Today's Portland Press Herald features Joe Kelley, a Maine geologist who is serving on a National Research Council (National Academies) panel advising federal and local officials on restoring and protecting coastal Louisiana. Their work was completed this summer, but they reconvened in the wake of Hurricane Katrina.
Kelley has had considerable positive influence on the management of Maine beaches, and I have found him to be straightforward and enviably objective. So, having made statements here and here about addressing the devastation, I now wish to share excerpts that will further refine my position...

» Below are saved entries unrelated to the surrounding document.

Background: an optimization exercise with open tools, aiming at small area, a short achievable clock period and few clock cycles per item. Do not read the settings as production practice.
Function was checked by simulation only, so behaviour that the tests miss may differ from the original.

## job 101
Design aes256_core, start of the top module:
module aes256_core (
    input  wire         clk,
    input  wire         rst,
    input  wire         start,
    input  wire [1:0]   op,
    input  wire [255:0] key,
    input  wire [127:0] din,
    output reg          ready,
    output reg          done,
    output reg          err,
    output wire [127:0] dout
);
    function [127:0] sig;
        input [127:0] a;
        sig = {a[63:32], a[95:64], a[127:96], a[31:0]};
    endfunction
    reg [255:0] ks;          
    reg [255:0] ke;          
    reg         kv;          
    reg         wpend;       
    reg         wact;        
    reg         v1, d1, x1;  
    reg [3:0]   c1;          
    reg [127:0] s1;          
    reg [255:0] k1;          
    reg         v2, d2, x2;
    reg         z2;          
    reg [3:0]   c2;
    reg [191:0] m2;          
    reg [47:0]  q2;          
    reg [255:0] k2;
    reg         v3, d3, x3;
    reg [3:0]   c3;
    reg [127:0] u3;          
    reg [255:0] k3;          
    wire last3 = (c3 == 4'd13);
    reg  free3;                     
  ...
Settings: LEC_CHECK=0, CAP_MARGIN=20, CORE_MARGIN=2, CORE_UTILIZATION=40, CTS_BUF_LIST=sky130_fd_sc_hd__clkbuf_16, CTS_CLUSTER_DIAMETER=120, CTS_CLUSTER_SIZE=18, SLEW_MARGIN=20; clock period 10.0 ns.
standard.sh (not shown) runs the stock make flow with config.mk's settings and CLKGATE_MAP_FILE= SYNTH_SCRIPT=/design/flow/synth_recipe.tcl, a recipe that flattens the netlist after the stock synthesis.
==> flow/flow/run.sh <==
#!/bin/bash
# Own flow: the standard layout (standard.sh) with three changes:
#  - synthesis maps with an ABC script suited to XOR-heavy logic
#    (flow/abc.script) and skips the full/half adder extraction; registers,
#    flattening and renaming are the standard synthesis's;
#  - timing repair aims SETUP_SLACK_MARGIN ns below the clock period;
#  - ports are buffered with a plain buffer cell, and the delay cells are
#    not used as buffers.
set -euo pipefail
W=$(pwd)
MARGIN=6.4
SYN=$FLOW_HOME/scripts/synth.tcl
sed -e 's|^\(\s*\)\[env_var_exists_and_non_empty ADDER_MAP_FILE\] &&|\10 \&\& [env_var_exists_and_non_empty ADDER_MAP_FILE] \&\&|' \
    -e "s|^\(\s*\)log_cmd abc {\*}\$abc_args|\1log_cmd abc -script $W/flow/abc.script {*}[lrange \$abc_args 2 end]|" \
    "$SYN" > "$W/synth_own.tcl"
grep -q '0 && \[env_var_exists_and_non_empty ADDER_MAP_FILE\]' "$W/synth_own.tcl"
grep -q "log_cmd abc -script $W/flow/abc.script" "$W/synth_own.tcl"
sed "s|source \$::env(SCRIPTS_DIR)/synth.tcl|source $W/synth_own.tcl|" synth_recipe.tcl > "$W/synth_recipe_own.tcl"
grep -q "source $W/synth_own.tcl" "$W/synth_recipe_own.tcl"
sed -e "s|SYNTH_SCRIPT=[^ ]*|SYNTH_SCRIPT=$W/synth_recipe_own.tcl|" \
    -e "s|\"\${@:-finish}\"|SETUP_SLACK_MARGIN=$MARGIN \"\${@:-finish}\"|" standard.sh > "$W/standard_own.sh"
grep -q "SYNTH_SCRIPT=$W/synth_recipe_own.tcl" "$W/standard_own.sh"
grep -q "SETUP_SLACK_MARGIN=$MARGIN" "$W/standard_own.sh"
export BUFFER_PORTS_ARGS="-buffer_cell sky130_fd_sc_hd__buf_1"
DLY=""
for c in clkdlybuf4s15_1 clkdlybuf4s15_2 clkdlybuf4s18_1 clkdlybuf4s18_2 clkdlybuf4s25_1 \
         clkdlybuf4s25_2 clkdlybuf4s50_1 clkdlybuf4s50_2 dlygate4sd1_1 dlygate4sd2_1 \
         dlygate4sd3_1 dlymetal6s2s_1 dlymetal6s4s_1 dlymetal6s6s_1; do
  DLY="$DLY sky130_fd_sc_hd__$c"
done
export DONT_USE_CELLS="$DLY"
bash "$W/standard_own.sh" > "$W/flow_make.log" 2>&1
==> flow/flow/abc.script <==
strash
&get -n
&dch -x
&nf -R 1000
&put
buffer -c
topo
stime -c
upsize -c
dnsize -c
Job 101 completed; timing, DRC and antenna clean
Testbench counts of job 101, summed over its fixed seeds: cycles 12,152, blocks 768.
For job 102, these inputs were changed with respect to job 101:
# job 101
export LEC_CHECK = 0
export CAP_MARGIN = 20
export CORE_MARGIN = 2
export CORE_UTILIZATION = 40
export CTS_BUF_LIST = sky130_fd_sc_hd__clkbuf_16
export CTS_CLUSTER_DIAMETER = 120
export CTS_CLUSTER_SIZE = 18
export SLEW_MARGIN = 20
create_clock -name core_clock -period 10.0 [get_ports {clk}]
# job 102
export LEC_CHECK = 0
export CAP_MARGIN = 20
export CORE_MARGIN = 2
export CORE_UTILIZATION = 40
export CTS_BUF_LIST = sky130_fd_sc_hd__clkbuf_16
export CTS_CLUSTER_DIAMETER = 80
export CTS_CLUSTER_SIZE = 25
export SLEW_MARGIN = 20
create_clock -name core_clock -period 10.0 [get_ports {clk}]
diff --git a/flow/flow/run.sh b/flow/flow/run.sh
--- a/flow/flow/run.sh
+++ b/flow/flow/run.sh
@@ -10,3 +10,3 @@
 W=$(pwd)
-MARGIN=6.4
+MARGIN=6.5
 SYN=$FLOW_HOME/scripts/synth.tcl
## What came out
- Compare job 102 and job 101 | routing usage on met3 lower: job 102
- Between job 102 and job 101, fmax is lower for job 101, job 102 comes in above that.
- Global router's overall resource usage: job 102 vs job 101 down 0.27 points
[inputs] job 103 vs job 102
# job 102
export LEC_CHECK = 0
export CAP_MARGIN = 20
export CORE_MARGIN = 2
export CORE_UTILIZATION = 40
export CTS_BUF_LIST = sky130_fd_sc_hd__clkbuf_16
export CTS_CLUSTER_DIAMETER = 80
export CTS_CLUSTER_SIZE = 25
export SLEW_MARGIN = 20
create_clock -name core_clock -period 10.0 [get_ports {clk}]
# job 103
export LEC_CHECK = 0
export CAP_MARGIN = 20
export CORE_MARGIN = 2
export CORE_UTILIZATION = 40
export CTS_BUF_LIST = sky130_fd_sc_hd__clkbuf_16
export CTS_CLUSTER_DIAMETER = 120
export CTS_CLUSTER_SIZE = 18
export SLEW_MARGIN = 20
create_clock -name core_clock -period 10.0 [get_ports {clk}]
diff --git a/flow/flow/run.sh b/flow/flow/run.sh
--- a/flow/flow/run.sh
+++ b/flow/flow/run.sh
@@ -10,3 +10,3 @@
 W=$(pwd)
-MARGIN=6.5
+MARGIN=6.6
 SYN=$FLOW_HOME/scripts/synth.tcl
==> notes.md <==
Cell count: job 103 higher than job 102
Of job 103 and job 102, the higher maximum number of pins on one net before global-route repair belongs to job 102.
Diff job 102 -> job 103 | total clock buffers created by CTS | up by a few percent
The setup slack of job 103 is larger than that of job 102.
Per the comparison of job 103 with job 102, first-pass GRT wire length up 5600 um; area of placed instances roughly the same.
The following lists how job 104 was set up differently from job 103:
diff --git a/flow/flow/run.sh b/flow/flow/run.sh
--- a/flow/flow/run.sh
+++ b/flow/flow/run.sh
@@ -10,3 +10,3 @@
 W=$(pwd)
-MARGIN=6.6
+MARGIN=6.5
 SYN=$FLOW_HOME/scripts/synth.tcl
==> flow/flow/abc.script <==
strash
&get -n
&dch -x
&nf -R 50
&put
buffer -c
topo
stime -c
upsize -c
dnsize -c
Notes after the runs:
- In terms of ratio of routed vias to standard cells, job 104 and job 103 differ only marginally.
- Compared with job 103, job 104 shows wire length of the first global-routing pass that has gone down slightly.
- Cmp job 104 and job 103 / tightest slew margin relative to the limit / higher: job 103
- Looking at job 104 and job 103, the die area is a wash.
- [job 104] critical path's largest stage delay rose 50 ps relative to job 103
- Job 104 against job 103: setup slack went down, final wirelength went down, setup TNS did not really move, multi-input logic portion of the cell area went up, synthesized-area fraction occupied by ao, oa, aoi and oai cells did not really move.


Another version of the RTL of aes256_core (not shown whole).
For scale: about 9300 cells after synthesis, roughly 0.092 sq mm of cells after synthesis.
// aes256_core
module aes256_core (
    input  wire         clk,
    input  wire         rst,
    input  wire         start,
    input  wire [1:0]   op,
    input  wire [255:0] key,
    input  wire [127:0] din,
    output reg          ready,
    output reg          done,
    output reg          err,
    output reg  [127:0] dout
);
clock: 10.0 ns
lec_check: 0
cap_margin: 20
core_margin: 2
core_utilization: 40
cts_buf_list: sky130_fd_sc_hd__clkbuf_16
cts_cluster_diameter: 80
cts_cluster_size: 30
slew_margin: 20
==> flow/flow/run.sh <==
#!/bin/bash
# Own flow: the standard layout (standard.sh) with three changes:
#  - synthesis maps with an ABC script suited to XOR-heavy logic
#    (flow/abc.script) and skips the full/half adder extraction; registers,
#    flattening and renaming are the standard synthesis's;
#  - timing repair aims SETUP_SLACK_MARGIN ns below the clock period;
#  - ports are buffered with a plain buffer cell, and the delay cells are
#    not used as buffers.
set -euo pipefail
W=$(pwd)
MARGIN=6.5
SYN=$FLOW_HOME/scripts/synth.tcl
sed -e 's|^\(\s*\)\[env_var_exists_and_non_empty ADDER_MAP_FILE\] &&|\10 \&\& [env_var_exists_and_non_empty ADDER_MAP_FILE] \&\&|' \
    -e "s|^\(\s*\)log_cmd abc {\*}\$abc_args|\1log_cmd abc -script $W/flow/abc.script {*}[lrange \$abc_args 2 end]|" \
    "$SYN" > "$W/synth_own.tcl"
grep -q '0 && \[env_var_exists_and_non_empty ADDER_MAP_FILE\]' "$W/synth_own.tcl"
grep -q "log_cmd abc -script $W/flow/abc.script" "$W/synth_own.tcl"
sed "s|source \$::env(SCRIPTS_DIR)/synth.tcl|source $W/synth_own.tcl|" synth_recipe.tcl > "$W/synth_recipe_own.tcl"
grep -q "source $W/synth_own.tcl" "$W/synth_recipe_own.tcl"
sed -e "s|SYNTH_SCRIPT=[^ ]*|SYNTH_SCRIPT=$W/synth_recipe_own.tcl|" \
    -e "s|\"\${@:-finish}\"|SETUP_SLACK_MARGIN=$MARGIN \"\${@:-finish}\"|" standard.sh > "$W/standard_own.sh"
grep -q "SYNTH_SCRIPT=$W/synth_recipe_own.tcl" "$W/standard_own.sh"
grep -q "SETUP_SLACK_MARGIN=$MARGIN" "$W/standard_own.sh"
export BUFFER_PORTS_ARGS="-buffer_cell sky130_fd_sc_hd__buf_1"
DLY=""
for c in clkdlybuf4s15_1 clkdlybuf4s15_2 clkdlybuf4s18_1 clkdlybuf4s18_2 clkdlybuf4s25_1 \
         clkdlybuf4s25_2 clkdlybuf4s50_1 clkdlybuf4s50_2 dlygate4sd1_1 dlygate4sd2_1 \
         dlygate4sd3_1 dlymetal6s2s_1 dlymetal6s4s_1 dlymetal6s6s_1; do
  DLY="$DLY sky130_fd_sc_hd__$c"
done
export DONT_USE_CELLS="$DLY"
bash "$W/standard_own.sh" > "$W/flow_make.log" 2>&1
==> flow/flow/abc.script <==
strash
&get -n
&dch -x
&nf -R 1000
&put
buffer -c
topo
stime -c
upsize -c
dnsize -c
The first run finished with timing, DRC and antenna clean.
Testbench counts at the start, summed over its fixed seeds: cycles 12,192, blocks 768.
==> next run, changes <==
==> flow/flow/abc.script (replaced) <==
strash
&get -n
&dch -x
&nf -R 1000
&put
topo
stime -c
CTS_CLUSTER_DIAMETER = 60   (was 80)
CTS_CLUSTER_SIZE = 25   (was 30)
Global-route usage shrinks by 2.2 points.
Routed wire length shrinks by about 10%.
Final area grows by 1.6%.
Worst setup slack improved by 210 ps.
==> next run, changes <==
==> flow/flow/abc.script (replaced) <==
strash
&get -n
&dch -x
&nf -R 1000
&put
buffer -c
topo
stime -c
upsize -c
dnsize -c
Routed wire length climbs by roughly a tenth.
Non-clock buffer count drops by 54.
Cell area drops slightly.
First-iteration DRC count climbs by well over a third.
Cell count is about the same.
Maximum frequency is about the same.
==> next run, changes <==
--- a/flow/flow/run.sh
+++ b/flow/flow/run.sh
@@ -9,5 +9,5 @@
 set -euo pipefail
 W=$(pwd)
-MARGIN=6.5
+MARGIN=6.2
 SYN=$FLOW_HOME/scripts/synth.tcl
 sed -e 's|^\(\s*\)\[env_var_exists_and_non_empty ADDER_MAP_FILE\] &&|\10 \&\& [env_var_exists_and_non_empty ADDER_MAP_FILE] \&\&|' \
Effect:
- The changed run finished clean
- setup slack loses 280 ps
- global-route usage increases by 0.16 points
- non-clock buffer count fell by 82
- count of clock-buffer cells in the layout stays the same
- routed wire length shrinks slightly
- core utilization drops by 0.66 points


== v47 ==
aes256_core with an RTL version that a note above also has.
Size: about 9100 cells after synthesis, ~520 I/O pins, roughly 89000 µm² of cells after synthesis.
clock: 10.0 ns
lec_check: 0
cap_margin: 20
core_margin: 2
core_utilization: 40
cts_buf_list: sky130_fd_sc_hd__clkbuf_16
cts_cluster_diameter: 150
cts_cluster_size: 15
slew_margin: 20
==> flow/flow/run.sh <==
#!/bin/bash
# Own flow: the standard layout (standard.sh) with three changes:
#  - synthesis maps with an ABC script suited to XOR-heavy logic
#    (flow/abc.script) and skips the full/half adder extraction; registers,
#    flattening and renaming are the standard synthesis's;
#  - timing repair aims SETUP_SLACK_MARGIN ns below the clock period;
#  - ports are buffered with a plain buffer cell, and the delay cells are
#    not used as buffers.
set -euo pipefail
W=$(pwd)
MARGIN=6.5
SYN=$FLOW_HOME/scripts/synth.tcl
sed -e 's|^\(\s*\)\[env_var_exists_and_non_empty ADDER_MAP_FILE\] &&|\10 \&\& [env_var_exists_and_non_empty ADDER_MAP_FILE] \&\&|' \
    -e "s|^\(\s*\)log_cmd abc {\*}\$abc_args|\1log_cmd abc -script $W/flow/abc.script {*}[lrange \$abc_args 2 end]|" \
    "$SYN" > "$W/synth_own.tcl"
grep -q '0 && \[env_var_exists_and_non_empty ADDER_MAP_FILE\]' "$W/synth_own.tcl"
grep -q "log_cmd abc -script $W/flow/abc.script" "$W/synth_own.tcl"
sed "s|source \$::env(SCRIPTS_DIR)/synth.tcl|source $W/synth_own.tcl|" synth_recipe.tcl > "$W/synth_recipe_own.tcl"
grep -q "source $W/synth_own.tcl" "$W/synth_recipe_own.tcl"
sed -e "s|SYNTH_SCRIPT=[^ ]*|SYNTH_SCRIPT=$W/synth_recipe_own.tcl|" \
    -e "s|\"\${@:-finish}\"|SETUP_SLACK_MARGIN=$MARGIN \"\${@:-finish}\"|" standard.sh > "$W/standard_own.sh"
grep -q "SYNTH_SCRIPT=$W/synth_recipe_own.tcl" "$W/standard_own.sh"
grep -q "SETUP_SLACK_MARGIN=$MARGIN" "$W/standard_own.sh"
export BUFFER_PORTS_ARGS="-buffer_cell sky130_fd_sc_hd__buf_1"
DLY=""
for c in clkdlybuf4s15_1 clkdlybuf4s15_2 clkdlybuf4s18_1 clkdlybuf4s18_2 clkdlybuf4s25_1 \
         clkdlybuf4s25_2 clkdlybuf4s50_1 clkdlybuf4s50_2 dlygate4sd1_1 dlygate4sd2_1 \
         dlygate4sd3_1 dlymetal6s2s_1 dlymetal6s4s_1 dlymetal6s6s_1; do
  DLY="$DLY sky130_fd_sc_hd__$c"
done
export DONT_USE_CELLS="$DLY"
bash "$W/standard_own.sh" > "$W/flow_make.log" 2>&1
==> flow/flow/abc.script <==
strash
&get -n
&dch -x
&nf -R 1000
&put
buffer -c
topo
stime -c
upsize -c
dnsize -c
The flow did not stop early for v47: all stages ran, and the layout cleared the timing, design-rule and antenna checks.
Testbench counts of v47, summed over its fixed seeds: cycles 12,152, blocks 768.
Inputs modified between v47 and v39:
--- a/flow/config.mk
+++ b/flow/config.mk
@@ -12,2 +12,2 @@
-export CTS_CLUSTER_DIAMETER = 150
-export CTS_CLUSTER_SIZE = 15
+export CTS_CLUSTER_DIAMETER = 200
+export CTS_CLUSTER_SIZE = 12
==> comparison <==
- Of v39 and v47, the run reporting the lower post-layout minimum cycle time was v39.
- The global-route usage over all layers of v39 and that of v47 are within noise of each other.
- Taking v47 as the reference point, the routing usage on met3 of v39 rises by 0.30 points.
- Comparing v39 and v47, the higher buffers plus inverters on the worst setup path was measured on v39.
- v39: clock buffer count in the final layout higher than v47
- When v39 is measured against v47, its length in cells of the worst reg-to-reg path turns out 6 higher.
- Where overall routed net length is concerned, v47 is better than v39.
- Compared with v47, v39 instantiates a larger number of standard cells.
- Comparing v47 with v39, the combined area of the multi-input logic cells came out essentially unchanged.
> inputs changed (v39 -> v36)
--- a/flow/flow/abc.script
+++ b/flow/flow/abc.script
@@ -4 +4 @@
-&nf -R 1000
+&nf -R 1000 -p
--- a/flow/config.mk
+++ b/flow/config.mk
@@ -12,2 +12,2 @@
-export CTS_CLUSTER_DIAMETER = 200
-export CTS_CLUSTER_SIZE = 12
+export CTS_CLUSTER_DIAMETER = 120
+export CTS_CLUSTER_SIZE = 18
[summary]
Going from v39 to v36, count of clock-buffer cells in the layout decreased about 33%; layout cell share with drive strength beyond 1 decreased 0.64 points; number of gates on the worst path with buffers counted increased 9.
The inputs of v33 differ from those of v36 as listed below.
--- a/flow/flow/abc.script
+++ b/flow/flow/abc.script
@@ -4 +4 @@
-&nf -R 1000 -p
+&nf -R 1000
--- a/flow/config.mk
+++ b/flow/config.mk
@@ -12,2 +12,2 @@
-export CTS_CLUSTER_DIAMETER = 120
-export CTS_CLUSTER_SIZE = 18
+export CTS_CLUSTER_DIAMETER = 70
+export CTS_CLUSTER_SIZE = 22
[summary]
v36 has higher non-clock buffer count than v33.
Going from v36 to v33, chip width shows no meaningful change; multi-input gate share of the layout cell area shows a reduction of 0.61 points; wire length after detailed routing shows a reduction of 6000 µm; weighted congestion at the end of routability-driven global placement shows a reduction of 0.017.
Cmp v33 vs v36: global-route usage lower in v33

==> afterwards: timing with drivers on the ports <==
How much do the figures lean on ideal ports? The routed layouts below were timed once more, with nothing changed but the port constraints.
Step 1 assumes that a clkbuf_16 drives the clock port and a buf_2 every other input.
Step 2 moves the port delays by t, midway between the first and last clock arrival at a register: inputs arrive t later, outputs are due t later. That takes back most of the time a late clock gives input paths.
Slacks: no drivers / after step 1 / after step 2; pairs: no drivers / after step 1.
run | t (ns) | setup slack, ns | clock arrival spread, ns | worst slew at a driven data input, ns | cell pins on the clock port's net
job 101 | 0.918 | 6.404 / 6.313 / 5.605 | 0.106 / 0.106 | 0.30 | 1
job 102 | 0.890 | 6.517 / 6.423 / 5.739 | 0.061 / 0.062 | 0.27 | 1
job 103 | 0.899 | 6.585 / 6.491 / 5.780 | 0.120 / 0.119 | 0.27 | 1
job 104 | 0.893 | 6.524 / 6.434 / 5.770 | 0.087 / 0.087 | 0.30 | 1
the first run of note 2 | 0.913 | 6.304 / 6.304 / 5.709 | 0.086 / 0.086 | 0.33 | 1
the second run of note 2 | 0.921 | 6.513 / 6.472 / 5.787 | 0.079 / 0.079 | 0.23 | 1
the third run of note 2 | 0.927 | 6.522 / 6.473 / 5.736 | 0.059 / 0.058 | 0.34 | 1
the fourth run of note 2 | 0.950 | 6.238 / 6.184 / 5.394 | 0.070 / 0.070 | 0.32 | 1
v47 | 0.926 | 6.507 / 6.451 / 5.671 | 0.036 / 0.036 | 0.29 | 1
v39 | 0.947 | 6.527 / 6.434 / 5.654 | 0.082 / 0.082 | 0.29 | 1
v36 | 0.881 | 6.485 / 6.424 / 5.756 | 0.059 / 0.059 | 0.28 | 1
v33 | 0.929 | 6.532 / 6.431 / 5.689 | 0.064 / 0.064 | 0.28 | 1
After both steps every run listed still meets setup and hold. For v39, which loses most, drivers alone change the setup slack by -0.093 ns; drivers and shift together by -0.873 ns.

In an interview this week, Kelley said federal and local officials have unrealistic expectations. ... Kelley believes officials should abandon some areas of the delta with a policy of "managed retreat" and focus on projects that are more important to the nation's economic interests.
This fits my view well. I will need to alter my mindset, though, to accept another Kelley statement that has drawn criticism from environmentalists. He was quoted in the New York Times (requires payment) as saying that healthy marshes would not have protected New Orleans. As paraphrased in the PPH:
People interested in restoring marshes have used storm protection as a rationale to gain funding for their projects, he said, but the role marshes play as a storm buffer may be overrated. [emphasis added]
Until we can accurately forecast the degree of flood protection offered by salt marshes (not likely), we should err on the side of protecting and restoring them.